I found someone in the hall, and told them that I really didn’t need to be there. I should mention that there was a feeling of happy Zen in this place. People were cheerfully joking with the patient that had been unconscious just before, reporting baseball scores to each other, and  peaceful in general. So my very tall and very calm hallway resident patiently suggested I return to my room and wait for the doctor. Oh well, I tried.

I shuffled back to my room, and a nurse came in, asking me why I wanted to leave. I explained my position, and he said I was free to leave, because according to him, they are not a jail. I made up my mind to go, but the doctor came up just then. He was a middle aged man, and the Zen was oozing out of his slightly graying hair. He informed me in a soft voice that he was in effect going to examine me, regardless of my intentions.  And he did.

It turns out that I’m not a doctor. The real M.D. explained that since it had been more than 12 hours since I had cut my finger (I got a loaded stare at the mention of my failure to show up at the ER earlier), there would be no stitches administered, but that a Tetanus shot and antibiotics were called for. Apparently they now recommend a Tetanus booster every five years, instead of 10, if you have a deep enough wound. He also told me to come back in two days. I had no intention of doing so, unless it seemed necessary, but I nodded along like a little lamb.

I got my pills and my shot, and then they told me to hang out for 20 minutes in case I had an allergic reaction. While I was kicking back in my hospital bed, a younger EMT came in and started to joke around with me. Apparently I looked very relaxed for someone who had tried to escape without treatment. The banter continued, and he walked me out. As I exited, my nurses and the doctor all said goodbye, cheerful as ever.

Besides the pain in my arm from the shot, I was thrilled. I had expected some kind of horror. Instead, the people I encountered, which happened to be mostly men, were sweet, funny, calm and knowledgeable.

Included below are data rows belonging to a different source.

`src/rtl/i2c_tgt_status_pkg.sv`:
```
package i2c_tgt_status_pkg;

   localparam int STAT_W   = 5;
   localparam int IDX_OVF  = 4;
   localparam int IDX_RXRQ = 3;
   localparam int IDX_TXRQ = 2;
   localparam int IDX_UNF  = 1;
   localparam int IDX_ETX  = 0;

   // packed msb first: ovf lands on bit 4, etx on bit 0
   typedef struct packed {
      logic ovf;
      logic rxrq;
      logic txrq;
      logic unf;
      logic etx;
   } stat_t;

   typedef struct packed {
      logic scl_rise;
      logic scl_fall;
      logic rw_slot;
      logic rw_read;
      logic addr_hit;
      logic start;
      logic stop;
   } bus_ev_t;

endpackage

```
`src/rtl/i2c_tgt_rx_flags.sv`:
```
module i2c_tgt_rx_flags #(
   parameter int RXREQ_REGISTERED = 1
) (
   input  logic clk,
   input  logic rst,
   input  logic rx_wr,
   input  logic rx_full,
   input  logic rx_empty,
   output logic ovf,
   output logic rxrq
);

   initial begin : p_param_chk
      assert (RXREQ_REGISTERED == 0 || RXREQ_REGISTERED == 1)
         else $error("RXREQ_REGISTERED must be 0 or 1");
   end

   logic ovf_q;

   always_ff @(posedge clk) begin
      if (rst) begin
         ovf_q <= 1'b0;
      end else if (rx_wr) begin
         ovf_q <= rx_full;
      end else if (rx_empty) begin
         ovf_q <= 1'b0;
      end
   end

   assign ovf = ovf_q;

   generate
      if (RXREQ_REGISTERED == 1) begin : g_rxrq_reg
         logic rxrq_q;
         always_ff @(posedge clk) begin
            if (rst) rxrq_q <= 1'b0;
            else     rxrq_q <= ~rx_empty;
         end
         assign rxrq = rxrq_q;

         // request only rises after the FIFO held data
         a_r2_rxrq_rise : assert property (@(posedge clk) disable iff (rst)
            $rose(rxrq) |-> $past(!rx_empty));
         a_r2_rxrq_fall : assert property (@(posedge clk) disable iff (rst)
            $fell(rxrq) |-> $past(rx_empty));
      end else begin : g_rxrq_comb
         assign rxrq = ~rx_empty & ~rst;
      end
   endgenerate

   // a push into a full FIFO raises the overflow flag
   a_r1_ovf_set : assert property (@(posedge clk) disable iff (rst)
      (rx_wr && rx_full) |=> ovf);
   a_r1_ovf_clr : assert property (@(posedge clk) disable iff (rst)
      (rx_wr && !rx_full) |=> !ovf);

endmodule

```
`src/rtl/i2c_tgt_tx_flags.sv`:
```
module i2c_tgt_tx_flags
   import i2c_tgt_status_pkg::*;
#(
   parameter int EARLY_SUPPORT = 1
) (
   input  logic    clk,
   input  logic    rst,
   input  bus_ev_t ev,
   input  logic    tx_empty,
   input  logic    early_en,
   output logic    txrq,
   output logic    unf
);

   initial begin : p_param_chk
      assert (EARLY_SUPPORT == 0 || EARLY_SUPPORT == 1)
         else $error("EARLY_SUPPORT must be 0 or 1");
   end

   logic eff_early;
   logic rd_bit;
   logic req_edge;
   logic xfer_end;
   logic txrq_q;
   logic unf_q;

   generate
      if (EARLY_SUPPORT == 1) begin : g_mode_sel
         assign eff_early = early_en;
      end else begin : g_mode_fixed
         assign eff_early = 1'b0;
      end
   endgenerate

   assign rd_bit   = ev.rw_slot & ev.rw_read & ev.addr_hit;
   assign req_edge = eff_early ? ev.scl_rise : ev.scl_fall;
   assign xfer_end = ev.start | ev.stop;

   always_ff @(posedge clk) begin
      if (rst) begin
         txrq_q <= 1'b0;
         unf_q  <= 1'b0;
      end else begin
         if (xfer_end) begin
            txrq_q <= 1'b0;
         end else if (rd_bit && req_edge) begin
            txrq_q <= 1'b1;
         end

         if (xfer_end) begin
            unf_q <= 1'b0;
         end else if (rd_bit && ev.scl_rise && tx_empty) begin
            unf_q <= 1'b1;
         end
      end
   end

   assign txrq = txrq_q;
   assign unf  = unf_q;

   // request rises only after a matched read slot edge
   a_r3_txrq_cause : assert property (@(posedge clk) disable iff (rst)
      $rose(txrq) |-> $past(ev.rw_slot && ev.rw_read && ev.addr_hit
                            && (ev.scl_rise || ev.scl_fall)));
   // transfer boundaries clear both transfer flags
   a_r4_boundary_clr : assert property (@(posedge clk) disable iff (rst)
      (ev.start || ev.stop) |=> (!txrq && !unf));
   // underflow needs a rising edge with an empty transmit FIFO
   a_r5_unf_cause : assert property (@(posedge clk) disable iff (rst)
      $rose(unf) |-> $past(ev.scl_rise && tx_empty));

endmodule

```
`src/rtl/i2c_tgt_etx_flag.sv`:
```
module i2c_tgt_etx_flag #(
   parameter int EARLY_SUPPORT = 1
) (
   input  logic clk,
   input  logic rst,
   input  logic scl_rise,
   input  logic rw_slot,
   input  logic addr_hit,
   input  logic xfer_end,
   input  logic tx_empty,
   input  logic early_en,
   input  logic stat_rd,
   output logic etx
);

   logic eff_early;
   logic fired_q;
   logic etx_q;
   logic fire;

   generate
      if (EARLY_SUPPORT == 1) begin : g_mode_sel
         assign eff_early = early_en;
      end else begin : g_mode_fixed
         assign eff_early = 1'b0;
      end
   endgenerate

   assign fire = eff_early & scl_rise & rw_slot & addr_hit & ~fired_q;

   always_ff @(posedge clk) begin
      if (rst) begin
         fired_q <= 1'b0;
         etx_q   <= 1'b0;
      end else begin
         if (xfer_end) begin
            fired_q <= 1'b0;
         end else if (fire) begin
            fired_q <= 1'b1;
         end

         if (!eff_early) begin
            etx_q <= tx_empty;
         end else if (fire) begin
            etx_q <= 1'b1;
         end else if (stat_rd) begin
            etx_q <= 1'b0;
         end
      end
   end

   assign etx = etx_q;

   // in normal mode the flag mirrors the transmit FIFO level
   a_r6_follow : assert property (@(posedge clk) disable iff (rst)
      !eff_early |=> (etx == $past(tx_empty)));
   // once fired in a transfer, no further rise until START/STOP
   a_r7_once : assert property (@(posedge clk) disable iff (rst)
      (eff_early && fired_q && !xfer_end) |=> !$rose(etx));
   // a read without a coincident setting edge clears the flag
   a_r8_read_clr : assert property (@(posedge clk) disable iff (rst)
      (eff_early && stat_rd && !(scl_rise && rw_slot)) |=> !etx);

endmodule

```
`src/rtl/i2c_tgt_status.sv`:
```
module i2c_tgt_status
   import i2c_tgt_status_pkg::*;
#(
   parameter int EARLY_SUPPORT    = 1,
   parameter int RXREQ_REGISTERED = 1
) (
   input  logic              clk,
   input  logic              rst,
   input  logic              scl_rise,
   input  logic              scl_fall,
   input  logic              rw_slot,
   input  logic              rw_read,
   input  logic              addr_hit,
   input  logic              start_det,
   input  logic              stop_det,
   input  logic              rx_wr,
   input  logic              rx_full,
   input  logic              rx_empty,
   input  logic              tx_empty,
   input  logic              stat_rd,
   input  logic              early_en,
   input  logic              rx_irq_en,
   input  logic              tx_irq_en,
   output logic [STAT_W-1:0] status,
   output logic              irq
);

   bus_ev_t ev;
   stat_t   st;

   assign ev = '{scl_rise: scl_rise, scl_fall: scl_fall, rw_slot: rw_slot,
                 rw_read: rw_read, addr_hit: addr_hit, start: start_det,
                 stop: stop_det};

   i2c_tgt_rx_flags #(
      .RXREQ_REGISTERED (RXREQ_REGISTERED)
   ) rx_i (
      .clk      (clk),
      .rst      (rst),
      .rx_wr    (rx_wr),
      .rx_full  (rx_full),
      .rx_empty (rx_empty),
      .ovf      (st.ovf),
      .rxrq     (st.rxrq)
   );

   i2c_tgt_tx_flags #(
      .EARLY_SUPPORT (EARLY_SUPPORT)
   ) tx_i (
      .clk      (clk),
      .rst      (rst),
      .ev       (ev),
      .tx_empty (tx_empty),
      .early_en (early_en),
      .txrq     (st.txrq),
      .unf      (st.unf)
   );

   i2c_tgt_etx_flag #(
      .EARLY_SUPPORT (EARLY_SUPPORT)
   ) etx_i (
      .clk      (clk),
      .rst      (rst),
      .scl_rise (scl_rise),
      .rw_slot  (rw_slot),
      .addr_hit (addr_hit),
      .xfer_end (start_det | stop_det),
      .tx_empty (tx_empty),
      .early_en (early_en),
      .stat_rd  (stat_rd),
      .etx      (st.etx)
   );

   assign status = st;
   assign irq    = (st.rxrq & rx_irq_en) | (st.txrq & tx_irq_en);

   // with both enables off the interrupt stays low
   a_r9_irq_masked : assert property (@(posedge clk) disable iff (rst)
      (!rx_irq_en && !tx_irq_en) |-> !irq);
   // the first cycle after reset shows a clean status word
   a_r10_reset_clean : assert property (@(posedge clk) disable iff (rst)
      $past(rst) |-> (status == '0 && !irq));

endmodule

```
`config.mk`:
```
export PLATFORM = sky130hd
export DESIGN_NAME = i2c_tgt_status
export DESIGN_NICKNAME = d
export VERILOG_FILES = /design/src/rtl/i2c_tgt_status_pkg.sv /design/src/rtl/i2c_tgt_rx_flags.sv /design/src/rtl/i2c_tgt_tx_flags.sv /design/src/rtl/i2c_tgt_etx_flag.sv /design/src/rtl/i2c_tgt_status.sv
export SDC_FILE = /design/constraint.sdc
export NUM_CORES = 1
export LEC_CHECK = 0
export ABC_AREA = 1
export BUFFER_PORTS_ARGS = -buffer_cell sky130_fd_sc_hd__buf_2
export CAP_MARGIN = 15
export CORE_AREA = 5 5 42 44
export DETAILED_ROUTE_END_ITERATION = 6
export DIE_AREA = 0 0 47 49
export HOLD_SLACK_MARGIN = 0.03
export SLEW_MARGIN = 10
export SYNTH_ARGS = -nofsm -noshare
export SYNTH_HDL_FRONTEND = slang
export SYNTH_SLANG_ARGS = --single-unit
```
`constraint.sdc`:
```
create_clock -name clk -period 0.8 [get_ports clk]
set_clock_uncertainty 0.1 [all_clocks]
set_input_delay 0.04 -clock clk [delete_from_list [all_inputs] [get_ports clk]]
set_output_delay 0.04 -clock clk [all_outputs]
set_load 0.03 [all_outputs]
```
==> flow_metrics.tcl <==
set metrics [dict create \
    outcome "finished with violations" \
    violations "hold timing, setup timing" \
    syn_inst 42 \
    track_usage_pct 6.08 \
    maxSlewViolCount 0 \
    ant_nets 0 \
    grt_first_pass_wirelength_um 993 \
    vdd.ir_drop.worst_uv 630 \
    routed_via_density 4.05 \
    synthTopCellsByCount "nor2_1 (9), nand2_1 (8), dfxtp_1 (6), inv_1 (6), buf_4 (5)" \
    antenna_found_initial 0 \
    tightest_slew_ps 166 \
    period_needed_ps 1030 \
    clkSinkCount 6 \
    max_slew_margin_pct 88.9 \
    ioPinCount 23 \
    die_area_um2 2300 \
    layout-drive-gt1-share_pct 47.7 \
    setup_violations 10 \
    synth_cell_type_count 10 \
    via_count 328 \
    synthTopCellsByArea "dfxtp_1 (41%), buf_4 (13%), nor2_1 (12%)" \
    crit_type "reg2out" \
    gp_congestion 0.726 \
    pwr_density_cell_nw_per_um2 1510 \
    grt.overflow.total 0 \
    synth_top_family_by_area "simple AND/OR/NAND/NOR gates" \
    die_y_um 49 \
    wl_per_cell_um 8.77 \
    p_leak_nw 0.243 \
    grt_start_max_net_pins 4 \
    clockBufferDepth 2 \
    synth-seq-cells 6 \
    slowest_stage "dfxtp_2" \
    antenna_cells 0 \
    cp_data_arrival_time_ps 890 \
    final_nets 84 \
    post-route-period-util_pct 129 \
    cts_tree "yes" \
    drt_iter0_markers 1 \
    ys.flop_type "dfxtp_1" \
    cp_cell_sequence "a22o_1 -> buf_6" \
    hold_ws_ps -23.7 \
    async_flop_share_pct 0 \
    syn_nets 59 \
    yosysSeqAreaShare_pct 41.4 \
    drt-total-wl_um 710 \
    nFillCells 166 \
    required_ps 660 \
    dr.pass1.iters 2 \
    max_freq_mhz 970 \
    yosys.area_share.simple_pct 23.7 \
    syn_area_per_cell_um2 6.91 \
    synth_warnings 0 \
    synth.most_common_cell "nor2_1" \
    path_clk_slew_ps 40 \
    drc_errors 0 \
    core-area_um2 1400 \
    cts_root_buf "clkbuf_4" \
    dp_hpwl_um 575 \
    finalWorstSetupSlack_ps -231 \
    max_stage_delay_ps 310 \
    critPathCaptureType "output port" \
    syn-cell-area_um2 290 \
    die_w_um 47 \
    hold_path_class "in2reg" \
    numPortBuffers 22 \
    synth_edf_count 0 \
    rsz0062_at_grt "yes" \
    max_cap_violations 0 \
    areaGrowthSynthToFinish_pct 64.2 \
    initial_core_util_pct 20.7 \
    startpoint_type "register" \
    synth_adder_area_share_pct 0 \
    num_rows 14 \
    crit_fanout 2 \
    synth_xor_area_share_pct 0 \
    grt_pass1_vias 308 \
    finalHoldViolCount 5 \
    cts_made_buffers 3 \
    synth-compound-area-share_pct 14.2 \
    synth_top_area_share_pct 41.4 \
    h-tree-depth 1 \
    synth_mux_area_share_pct 0 \
    clk_latency_ps 240 \
    synth_area_leader_cell "dfxtp_1" \
    fin_util_pct 34.0 \
]
[report_power, final]
| group | total, mW | leakage (nW) | internal [mW] | switching, mW |
|---|---|---|---|---|
| sequential | 0.317 | 0.0510 | 0.311 | 0.00589 |
| combinational | 0.134 | 0.178 | 0.0696 | 0.0641 |
| clock | 0.267 | 0.0138 | 0.169 | 0.0976 |
[state kept, by name, summed over array words and instances (netlist names)]
| name | count |
|---|---|
| etx_i.etx | 1 |
| etx_i.fired_q | 1 |
| rx_i.ovf | 1 |
| rx_i.rxrq | 1 |
| tx_i.txrq | 1 |
| tx_i.unf | 1 |
[logic make-up (layout without fill, tap and decap cells)]
kind of cell / after synthesis / after routing
AND/OR/NAND/NOR: 18 / 18
AO/OA/AOI/OAI: 7 / 7
buffers and inverters: 11 / 34
flip-flops: 6 / 6
[final timing paths]
path                  from             to  slack [ps]  cells after the start
min reg2reg  etx_i.fired_q  etx_i.fired_q         360                      2
min                rx_full       rx_i.ovf         -20                      3
max              tx_i.txrq            irq        -230                      2
max reg2reg       rx_i.ovf       rx_i.ovf          50                      2
[worst max-delay path, delay by kind of cell, from the launching register on]
family	cells	cell delay (ps)
AO/OA/AOI/OAI	1	210
flip-flops	1	310
buffers and inverters	1	140
[metrics by stage]
step / cells / cell area, um2 / worst slack (ps) / total power, mW / setup TNS [ps]
detailed placement: 75 / 383 / -6.13 / 0.432 / -6.13
global placement: 75 / 383 / 2.83 / 0.430 / 0
floorplan: 42 / 290 / 30.7 / 0.385 / 0
finish: 81 / 477 / -231 / 0.718 / -987
global route: 81 / 477 / -261 / 0.773 / -1400
CTS: 81 / 477 / -237 / 0.736 / -1050
[layer usage]
layer | wire [um] | track usage [%] | vias up
met5 | 0 | 0 | -
met4 | 0 | 1.38 | 0
met3 | 62 | 4.43 | 0
met2 | 397 | 11.1 | 10
met1 | 250 | 4.89 | 144
li1 | - | - | 174
[cell usage in the layout, fill, tap and decap left out]
| master | netlist | routed |
|---|---|---|
| nand3_1 | 1 | 1 |
| a22o_1 | 1 | 1 |
| a21oi_1 | 4 | 4 |
| a22oi_1 | 1 | 1 |
| clkbuf_4 | 0 | 3 |
| dfxtp_1 | 6 | 1 |
| inv_1 | 6 | 6 |
| nor2_1 | 9 | 9 |
| buf_2 | 0 | 16 |
| o21ai_0 | 1 | 1 |
| dlygate4sd3_1 | 0 | 2 |
| nand2_1 | 8 | 8 |
| buf_6 | 0 | 6 |
| dfxtp_2 | 0 | 5 |
| buf_4 | 5 | 1 |
[timing repair]
item | CTS | global route
buffers inserted | 1 | 0
gates resized for setup | 17 | 0
hold endpoints to repair | 6 | 6
endpoints found under the setup margin | 6 | 10
hold buffers | 2 | 1
[cell type report]
cell class                 instances  area [um2]  share of cell area (%)
clock buffer                       3        22.5                    4.72
inverter                           6        22.5                    4.72
multi-input combinational         25         110                    23.1
sequential                         6         126                    26.5
tap                               16        20.0                    4.20
timing repair buffer              25         175                    36.7
No activity file was read; power rests on OpenSTA's default activity.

I was in and out in an hour and a half, prescription in hand, and I realized that maybe that’s the secret: In order to work in a high-stress situation like the E.R. you have to be on top of your medical knowledge at all levels and of good temperament.

Which is exactly what I wanted. Except in a medical office, not the bowels of a hospital.

This has made me reconsider my female-only doctor rule. I’m not saying there are not good women out there, but perhaps I would benefit from a male perspective. I have avoided male doctors due to experiences of being patronized and creeped out. But the innate understanding I share with female physicians may be the problem – they understand, and so they indulge me, or make decisions based on the fact that I prefer less treatment. A man might not care how I feel, and tell me what I need regardless of what I want or don’t. I can always refuse, but I would rather hear a slightly irritated tone than, “I’m sorry.”

Before anyone accuses me of being sexist, I would like to point out that I have been sexist by only choosing female doctors. It’s a new era of inclusion in my medical personnel portfolio. All I’m looking for is a good doctor with competent staff who isn’t a jerk. How hard can that be to find?